# Why Don't They Get A Cat Sitter?



## Calvine (Aug 20, 2012)

Two cats for sale | Forest Gate | Gumtree

They could get a cat sitter or get someone to foster for a few weeks...why do these people have cats? :mad2:


----------



## Paddypaws (May 4, 2010)

I presume the kittens were always going to be sold.....it is probably just that the seller has been surprised that they were not 'snapped up' for the £100 or whatever they were trying to sell them for. Now the holiday is looming, they want rid fast.:mad2:
I have seen a couple of ads on there recently saying 'cat must go by 10pm as I am leaving the country' Just a ploy to speed the purchase up ( I hope )


----------



## Calvine (Aug 20, 2012)

Paddypaws:

I think there is much truth in what you say, but this happens so often. If they are within 20/30 miles or so I always email and offer to foster them for the duration of the 'holiday'. I emphasise that I *would not* charge but would just expect them to provide the necessities. Without fail they do not respond...no acknowledgement, nothing...not even to say thanks but they have been rehomed.


----------



## spotty cats (Jul 24, 2012)

Paddypaws said:


> I have seen a couple of ads on there recently saying 'cat must go by 10pm as I am leaving the country' Just a ploy to speed the purchase up ( I hope )

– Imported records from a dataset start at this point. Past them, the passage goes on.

## config.mk

```make
export PLATFORM = sky130hd
export DESIGN_NAME = supply_supervisor_watchdog
export DESIGN_NICKNAME = d
export VERILOG_FILES = /design/src/supervisor_pkg.sv /design/src/supply_supervisor_watchdog.sv
export SDC_FILE = /design/constraint.sdc
export NUM_CORES = 1
export LEC_CHECK = 0
export ABC_AREA = 1
export BUFFER_PORTS_ARGS = -buffer_cell sky130_fd_sc_hd__buf_2
export CORE_UTILIZATION = 50
export CTS_BUF_LIST = sky130_fd_sc_hd__clkbuf_8 sky130_fd_sc_hd__clkbuf_16
export DETAILED_ROUTE_END_ITERATION = 10
export GPL_TIMING_DRIVEN = 0
export PLACE_DENSITY = 0.8
export SYNTH_ARGS = -nofsm -noshare
export SYNTH_HDL_FRONTEND = slang
export SYNTH_SLANG_ARGS = --single-unit
```

## constraint.sdc

```tcl
create_clock -name clock -period 4.8 [get_ports clock]
set_input_delay 0.48 -clock clock [delete_from_list [all_inputs] [get_ports clock]]
set_output_delay 0.48 -clock clock [all_outputs]
set_load 0.1 [all_outputs]
```

## src/supervisor_pkg.sv

```systemverilog
// Shared constants and types for the supply supervisor and watchdog
package supervisor_pkg;

  // ----------------------------------------------------------------
  // Clock and timebase
  // ----------------------------------------------------------------
  localparam int unsigned CLOCK_PERIOD_PS = 4000;
  localparam int unsigned TICK_PERIOD_NS  = 1000;
  localparam int unsigned TICK_CYCLES     = (TICK_PERIOD_NS * 1000) / CLOCK_PERIOD_PS;
  localparam int unsigned TICK_CNT_W      = 8;

  // Reset hold time, counted in timebase ticks
  localparam int unsigned RESET_HOLD_MS    = 50;
  localparam int unsigned RESET_HOLD_TICKS = (RESET_HOLD_MS * 1000000) / TICK_PERIOD_NS;

  // Watchdog timeout default in ticks (plain value, software may change it)
  localparam int unsigned WDOG_TIMEOUT_TICKS = 100000;
  localparam int unsigned TICKS_W            = 24;

  // ----------------------------------------------------------------
  // APB register map
  // ----------------------------------------------------------------
  localparam logic [7:0] ADDR_CONTROL    = 8'h00;
  localparam logic [7:0] ADDR_TIMEOUT    = 8'h04;
  localparam logic [7:0] ADDR_STATE      = 8'h08;
  localparam logic [7:0] ADDR_IRQ_STATUS = 8'h0C;
  localparam logic [7:0] ADDR_IRQ_MASK   = 8'h10;

  localparam int unsigned CTRL_WDOG_EN_BIT = 0;
  localparam logic        CTRL_RESET       = 1'h1;
  localparam logic [3:0]  IRQ_MASK_RESET   = 4'h0;

  // Interrupt event bit positions
  localparam int unsigned EV_SUPPLY_LOW = 0;
  localparam int unsigned EV_WDOG       = 1;
  localparam int unsigned EV_POWER_FAIL = 2;
  localparam int unsigned EV_BACKUP     = 3;
  localparam int unsigned EV_W          = 4;

  // ----------------------------------------------------------------
  // Types
  // ----------------------------------------------------------------
  // Pin-side inputs, all asynchronous to clock
  typedef struct packed {
    logic supply_low;        // Supply sense below threshold
    logic power_fail_low;    // Power-fail sense below reference
    logic main_below_backup; // Main supply under backup cell
    logic kick_level;        // Kick input logic level
    logic kick_mid;          // Kick input floating or mid-supply
    logic chip_select_in_n;  // Incoming memory chip select
  } pins_t;

  typedef enum logic [1:0] {
    ST_SUPPLY_LOW,
    ST_HOLD,
    ST_RUN
  } reset_state_t;

endpackage

```

## src/supply_supervisor_watchdog.sv

```systemverilog
// Supply supervisor with reset hold, watchdog, power-fail and backup select
`timescale 1ns/10ps
module supply_supervisor_watchdog
  import supervisor_pkg::*;
#(
  parameter logic [TICKS_W-1:0] HOLD_TICKS   = TICKS_W'(RESET_HOLD_TICKS),
  parameter logic [TICKS_W-1:0] WDOG_DEFAULT = TICKS_W'(WDOG_TIMEOUT_TICKS),
  parameter logic [TICK_CNT_W-1:0] TICK_DIV  = TICK_CNT_W'(TICK_CYCLES)
) (
  input  wire logic        clock,
  input  wire logic        arst_n,
  // APB slave
  input  wire logic        psel,
  input  wire logic        penable,
  input  wire logic        pwrite,
  input  wire logic [7:0]  paddr,
  input  wire logic [31:0] pwdata,
  output logic             pready,
  output logic [31:0]      prdata,
  output logic             pslverr,
  // Comparator results and pins
  input  wire logic        supply_sense_input,
  input  wire logic        power_fail_sense,
  input  wire logic        backup_cell_input,
  input  wire logic        watchdog_kick_input,
  input  wire logic        kick_mid_level,
  input  wire logic        chip_select_in_n,
  // Outputs
  output logic             reset_n,
  output logic             reset,
  output logic             supply_low_flag_n,
  output logic             watchdog_timeout_flag_n,
  output logic             power_fail_flag_n,
  output logic             backup_active_flag,
  output logic             chip_select_out_n,
  output logic             irq
);

  // ----------------------------------------------------------------
  // Input synchronisers
  // ----------------------------------------------------------------
  pins_t raw;
  pins_t sync_a;
  pins_t pin;

  assign raw = '{supply_low:        supply_sense_input,
                 power_fail_low:    power_fail_sense,
                 main_below_backup: backup_cell_input,
                 kick_level:        watchdog_kick_input,
                 kick_mid:          kick_mid_level,
                 chip_select_in_n:  chip_select_in_n};

  // Two flops per pin; first stage feeds only the second
  // Reset values mean supply ok, kick floating and chip select idle,
  // so no false event or kick edge follows the release of reset
  always_ff @(posedge clock or negedge arst_n) begin
    if (!arst_n) begin
      sync_a <= '{default: 1'b0, chip_select_in_n: 1'b1, kick_mid: 1'b1};
      pin    <= '{default: 1'b0, chip_select_in_n: 1'b1, kick_mid: 1'b1};
    end else begin
      sync_a <= raw;
      pin    <= sync_a;
    end
  end

  // ----------------------------------------------------------------
  // Timebase tick divider
  // ----------------------------------------------------------------
  logic [TICK_CNT_W-1:0] tick_cnt;
  logic                  tick;
  wire                   tick_wrap = (tick_cnt == TICK_DIV - TICK_CNT_W'(1));

  // Timebase is an enable, not a second clock, so nothing crosses domains
  // One-cycle enable per tick period
  always_ff @(posedge clock or negedge arst_n) begin
    if (!arst_n) begin
      tick_cnt <= '0;
      tick     <= 1'b0;
    end else begin
      tick_cnt <= tick_wrap ? '0 : tick_cnt + TICK_CNT_W'(1);
      tick     <= tick_wrap;
    end
  end

  // ----------------------------------------------------------------
  // Registers written by software
  // ----------------------------------------------------------------
  logic               wdog_enable;
  logic [TICKS_W-1:0] wdog_timeout;
  logic [EV_W-1:0]    irq_status;
  logic [EV_W-1:0]    irq_mask;

  // Address decode; one strobe per register
  wire apb_access = psel && penable && pready;
  wire apb_write  = apb_access && pwrite;
  wire hit_ctrl   = (paddr == ADDR_CONTROL);
  wire hit_tmo    = (paddr == ADDR_TIMEOUT);
  wire hit_state  = (paddr == ADDR_STATE);
  wire hit_irqs   = (paddr == ADDR_IRQ_STATUS);
  wire hit_mask   = (paddr == ADDR_IRQ_MASK);
  wire hit_any    = hit_ctrl | hit_tmo | hit_state | hit_irqs | hit_mask;

  // ----------------------------------------------------------------
  // Reset sequencer
  // ----------------------------------------------------------------
  reset_state_t       state;
  reset_state_t       next_state;
  logic [TICKS_W-1:0] hold_cnt;
  logic [TICKS_W-1:0] wdog_cnt;
  logic               kick_prev;

  // Kick edge and terminal counts; a timeout fires only in RUN,
  // so a reset pulse can never stretch itself
  wire kick_edge  = (pin.kick_level != kick_prev);
  wire wdog_armed = wdog_enable && !pin.kick_mid;
  wire hold_done  = tick && (hold_cnt >= HOLD_TICKS - TICKS_W'(1));
  wire wdog_fire  = (state == ST_RUN) && wdog_armed && !kick_edge
                    && tick && (wdog_cnt >= wdog_timeout - TICKS_W'(1));

  // Next state of the reset sequencer
  always_comb begin
    next_state = state;
    unique case (state)
      ST_SUPPLY_LOW: if (!pin.supply_low) next_state = ST_HOLD;
      ST_HOLD: begin
        if (pin.supply_low)  next_state = ST_SUPPLY_LOW;
        else if (hold_done) next_state = ST_RUN;
      end
      ST_RUN: begin
        if (pin.supply_low)  next_state = ST_SUPPLY_LOW;
        else if (wdog_fire) next_state = ST_HOLD;
      end
      // Unused code falls back to the safe, reset-asserting state
      default: next_state = ST_SUPPLY_LOW;
    endcase
  end

  wire next_reset_active = (next_state != ST_RUN);

  // State and hold counter; hold restarts on every entry to ST_HOLD
  always_ff @(posedge clock or negedge arst_n) begin
    if (!arst_n) begin
      state    <= ST_SUPPLY_LOW;
      hold_cnt <= '0;
    end else begin
      state <= next_state;
      if (state != ST_HOLD) hold_cnt <= '0;
      else if (tick)        hold_cnt <= hold_cnt + TICKS_W'(1);
    end
  end

  // ----------------------------------------------------------------
  // Watchdog counter
  // ----------------------------------------------------------------
  // Held clear outside ST_RUN so the host gets a full period after reset
  // Clearing on fire means a second timeout needs a whole new period
  always_ff @(posedge clock or negedge arst_n) begin
    if (!arst_n) begin
      kick_prev <= 1'b0;
      wdog_cnt  <= '0;
    end else begin
      kick_prev <= pin.kick_level;
      if (state != ST_RUN || !wdog_armed || kick_edge || wdog_fire)
        wdog_cnt <= '0;
      else if (tick)
        wdog_cnt <= wdog_cnt + TICKS_W'(1);
    end
  end

  // ----------------------------------------------------------------
  // Status outputs
  // ----------------------------------------------------------------
  // Reset pair from the next state, so both outputs move on one edge
  always_ff @(posedge clock or negedge arst_n) begin
    if (!arst_n) begin
      reset_n <= 1'b0;
      reset   <= 1'b1;
    end else begin
      reset_n <= !next_reset_active;
      reset   <= next_reset_active;
    end
  end

  // Level flags, one flop after the synchroniser
  always_ff @(posedge clock or negedge arst_n) begin
    if (!arst_n) begin
      supply_low_flag_n <= 1'b0;
      power_fail_flag_n <= 1'b0;
    end else begin
      supply_low_flag_n <= !pin.supply_low;
      power_fail_flag_n <= !(pin.power_fail_low
                             || pin.main_below_backup);
    end
  end

  // Chip select gate; registered, so it lags the pin by three cycles
  // instead of the fast path a bare gate would give
  always_ff @(posedge clock or negedge arst_n) begin
    if (!arst_n) begin
      chip_select_out_n <= 1'b1;
    end else begin
      chip_select_out_n <= pin.supply_low | pin.chip_select_in_n;
    end
  end

  // Timeout flag: set low on fire, high on kick edge or low supply
  always_ff @(posedge clock or negedge arst_n) begin
    if (!arst_n) begin
      watchdog_timeout_flag_n <= 1'b1;
    end else if (pin.supply_low) begin
      watchdog_timeout_flag_n <= 1'b1;
    end else if (wdog_fire) begin
      watchdog_timeout_flag_n <= 1'b0;
    end else if (kick_edge) begin
      watchdog_timeout_flag_n <= 1'b1;
    end
  end

  // Supply source; mixed comparator results hold the last choice
  // While both comparators agree, one glitching alone can never flip the source
  always_ff @(posedge clock or negedge arst_n) begin
    if (!arst_n) begin
      backup_active_flag <= 1'b0;
    end else if (!pin.main_below_backup && !pin.supply_low) begin
      backup_active_flag <= 1'b0;
    end else if (pin.main_below_backup && pin.supply_low) begin
      backup_active_flag <= 1'b1;
    end
  end

  // ----------------------------------------------------------------
  // Interrupt events
  // ----------------------------------------------------------------
  logic            pf_prev;
  logic            bk_prev;
  logic            sl_prev;
  logic [EV_W-1:0] events;
  logic [EV_W-1:0] w1c;
  logic [EV_W-1:0] next_status;

  assign events[EV_SUPPLY_LOW] = pin.supply_low && !sl_prev;
  assign events[EV_WDOG]       = wdog_fire;
  assign events[EV_POWER_FAIL] = !power_fail_flag_n && pf_prev;
  assign events[EV_BACKUP]     = backup_active_flag != bk_prev;
  assign w1c = (apb_write && hit_irqs) ? pwdata[EV_W-1:0] : '0;
  assign next_status = (irq_status & ~w1c) | events;

  // Delayed copies for edge detection; reset so no false edge follows
  always_ff @(posedge clock or negedge arst_n) begin
    if (!arst_n) begin
      sl_prev <= 1'b0;
      pf_prev <= 1'b0;
      bk_prev <= 1'b0;
    end else begin
      sl_prev <= pin.supply_low;
      pf_prev <= power_fail_flag_n;
      bk_prev <= backup_active_flag;
    end
  end

  // Sticky status; a new event wins over a same-cycle clear, so an
  // event landing on the clearing write is never lost
  always_ff @(posedge clock or negedge arst_n) begin
    if (!arst_n) begin
      irq_status <= '0;
      irq        <= 1'b0;
    end else begin
      irq_status <= next_status;
      irq        <= |(next_status & irq_mask);
    end
  end

  // ----------------------------------------------------------------
  // APB slave: one wait state, registered answer
  // ----------------------------------------------------------------
  logic [31:0] read_mux;
  logic [31:0] ctrl_word;
  logic [31:0] tmo_word;
  logic [31:0] state_word;
  logic [31:0] irqs_word;
  logic [31:0] mask_word;

  // Register images; fields sit in the low bits, the rest read zero
  assign ctrl_word  = 32'(wdog_enable) << CTRL_WDOG_EN_BIT;
  assign tmo_word   = 32'(wdog_timeout);
  assign state_word = {24'h00_0000, 1'b0, pin.kick_mid, backup_active_flag,
                       !watchdog_timeout_flag_n, !power_fail_flag_n,
                       !supply_low_flag_n, state == ST_HOLD, !reset_n};
  assign irqs_word  = 32'(irq_status);
  assign mask_word  = 32'(irq_mask);

  // Read data selection; unmapped reads return zero
  assign read_mux = hit_ctrl  ? ctrl_word  :
                    hit_tmo   ? tmo_word   :
                    hit_state ? state_word :
                    hit_irqs  ? irqs_word  :
                    hit_mask  ? mask_word  : 32'h0000_0000;

  // Ready rises in the second access cycle; data and error with it
  // Fixed latency keeps the slave small; back-to-back setups still work
  always_ff @(posedge clock or negedge arst_n) begin
    if (!arst_n) begin
      pready  <= 1'b0;
      prdata  <= 32'h0000_0000;
      pslverr <= 1'b0;
    end else begin
      pready  <= psel && penable && !pready;
      prdata  <= (psel && penable && !pready && !pwrite) ? read_mux : 32'h0000_0000;
      pslverr <= psel && penable && !pready && !hit_any;
    end
  end

  // Software-written registers take effect at the completing edge
  // A zero timeout is refused: its terminal count would wrap to the largest value
  always_ff @(posedge clock or negedge arst_n) begin
    if (!arst_n) begin
      wdog_enable  <= CTRL_RESET;
      wdog_timeout <= WDOG_DEFAULT;
      irq_mask     <= IRQ_MASK_RESET;
    end else if (apb_write) begin
      if (hit_ctrl) wdog_enable <= pwdata[CTRL_WDOG_EN_BIT];
      if (hit_tmo && pwdata[TICKS_W-1:0] != '0) wdog_timeout <= pwdata[TICKS_W-1:0];
      if (hit_mask) irq_mask <= pwdata[EV_W-1:0];
    end
  end

endmodule // supply_supervisor_watchdog

```

==> metrics.md, run 1 <==
| Metric | Value |
|---|---|
| DRT antenna net count | `0` |
| Nets@finish | `1160` |
| CP arrival | `3590 ps` |
| Vias in the first global route | `6431` |
| Clk Latency, worst-skew pair | `430 ps` |
| Yosys cell types | `41` |
| # port buffers | `76` |
| Register area share after synthesis | `0.464` |
| Slowest CP cell | `dfrtp_1` |
| Setup TNS | `0 ps` |
| CTS max path bufs | `2` |
| GRT Total Usage | `0.241` |
| CTS tree | `yes` |
| Initial antenna violation count | `0` |
| Synth Area per Inst | `7.90 um^2` |
| Final period utilization | `0.686` |
| Pre-Repair DR Iteration Count | `8` |
| CP Capture Type | `flop` |
| Global route total overflow | `0` |
| RSZ-0062 raised after global routing | `false` |
| Combinational share of power | `0.070` |
| Clock skew | `12.8 ps` |
| Drt drc | `0` |
| Via count | `6646` |
| Core area | `14800 um^2` |
| Sequential power share | `0.445` |
| Critical path class | `reg2reg` |
| TritonCTS buffer count | `17` |
| Relative slew margins | `0.472` |
| Cell mode on critical path | `nand2_1` |
| Highest Clock Rate | `0.304 GHz` |
| Final hold violations | `0` |
| Max Fanout on Critical Path | `10` |
| Switching share of power | `0.264` |
| CP delay by family, top | `simple AND/OR/NAND/NOR gates` |
| Most common cell after layout, fill and taps aside | `nand2_1` |
| CP Cell Sequence | `inv_1 > ha_1 > nand2_1 > nor2_1 > nand2_1 > xor2_1 > ha_1 > nand2_1 > nor2_1 > nand4_1 > nor2_1 > nand2_1 > nand3_1 > nand2_1 > inv_1 > buf_2 > nor2_1` |
| Clock-pin slew on the worst setup and hold paths | `70 ps` |
| Syn Std Cell Area | `7700 um^2` |
| Max Cap Violations | `0` |
| Vias per cell | `5.21` |
| Crit path time final | `3290 ps` |
| VDD IR max | `0.367 mV` |
| Max Slew Vio Count | `0` |
| CTS Root Cell | `clkbuf_16` |
| Pin count of the biggest net entering global routing | `106` |
| Area grow syn2layout | `16.7%` |
| Filler Cells Inserted | `1272` |
| FF+latch area | `3570 um^2` |
| H-tree depth | `4` |
| Class of the worst hold path | `in2reg` |
| Area of the multi-input gates | `3580 um^2` |
| DRT Wirelength | `17.9 mm` |
| Final hold slack | `146 ps` |
| Most frequent cells in the layout | `nand2_1, nor2_1, dfrtp_1` |
| CTS sink cnt | `142` |
| DP Area | `8370 um^2` |
| Hpwl dp | `13.3 mm` |
| Ant diodes | `0` |
| I/O pin total | `93` |
| Status | `finished, final reports clean` |
| Die X | `126 um` |
| Pwr dens | `305 nW/um^2` |
| Die Ht | `126 um` |
| Synth warn | `0` |
| Post-CTS Setup Repair Bufs | `0` |
| Initial Util | `0.522` |
| Final Setup Violations | `0` |
| Fin area | `8980 um^2` |
| Crit path launch type | `flop` |
| Slew @ Worst Pin | `786 ps` |
| FP Rows | `44` |
| Worst Path Required | `5100 ps` |
| Clock power frac | `0.485` |
| Synth Register Bits | `142` |
| Worst Path Buf+Inv | `3` |
| Largest stage delay on the critical path | `380 ps` |
| Resized Gates After CTS | `0` |
| Cells after Synth | `975` |
| Layout cells sized above 1 | `0.163` |
| WL/cell | `14.0 um` |
| Leakage power | `4.60 nW` |
| Gpl congestion | `0.911` |
| Reported net switching power | `0.000725 W` |
| P_int | `0.00202 W` |
| Iter 0 DRT Violations | `619` |
| Die area | `15900 um^2` |
| First-pass GRT wire length | `29.9 mm` |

Sadly I don't think it's a ploy in many cases. Someone I used to work with planned for months to move to another state when her boyfriend was moved for work, she called me the day before asking if I could find a home for her cat or else she'd just leave her outside. 
Cats are unfortunately the last thing considered for some people.


----------



## Calvine (Aug 20, 2012)

As predicted, no reply to the email I sent them offering to look after these two cats for free while they are away. You can't win.


----------



## Taylorbaby (Jan 10, 2009)

My good god, selling as they are going on holiday?????????????    

I don't get it??? So they sell them get home and deicide to what, buy another two?!  

put them in a cattery, get a house sitter? ask family, ask a neighbour? Don't go on bloody holiday!


----------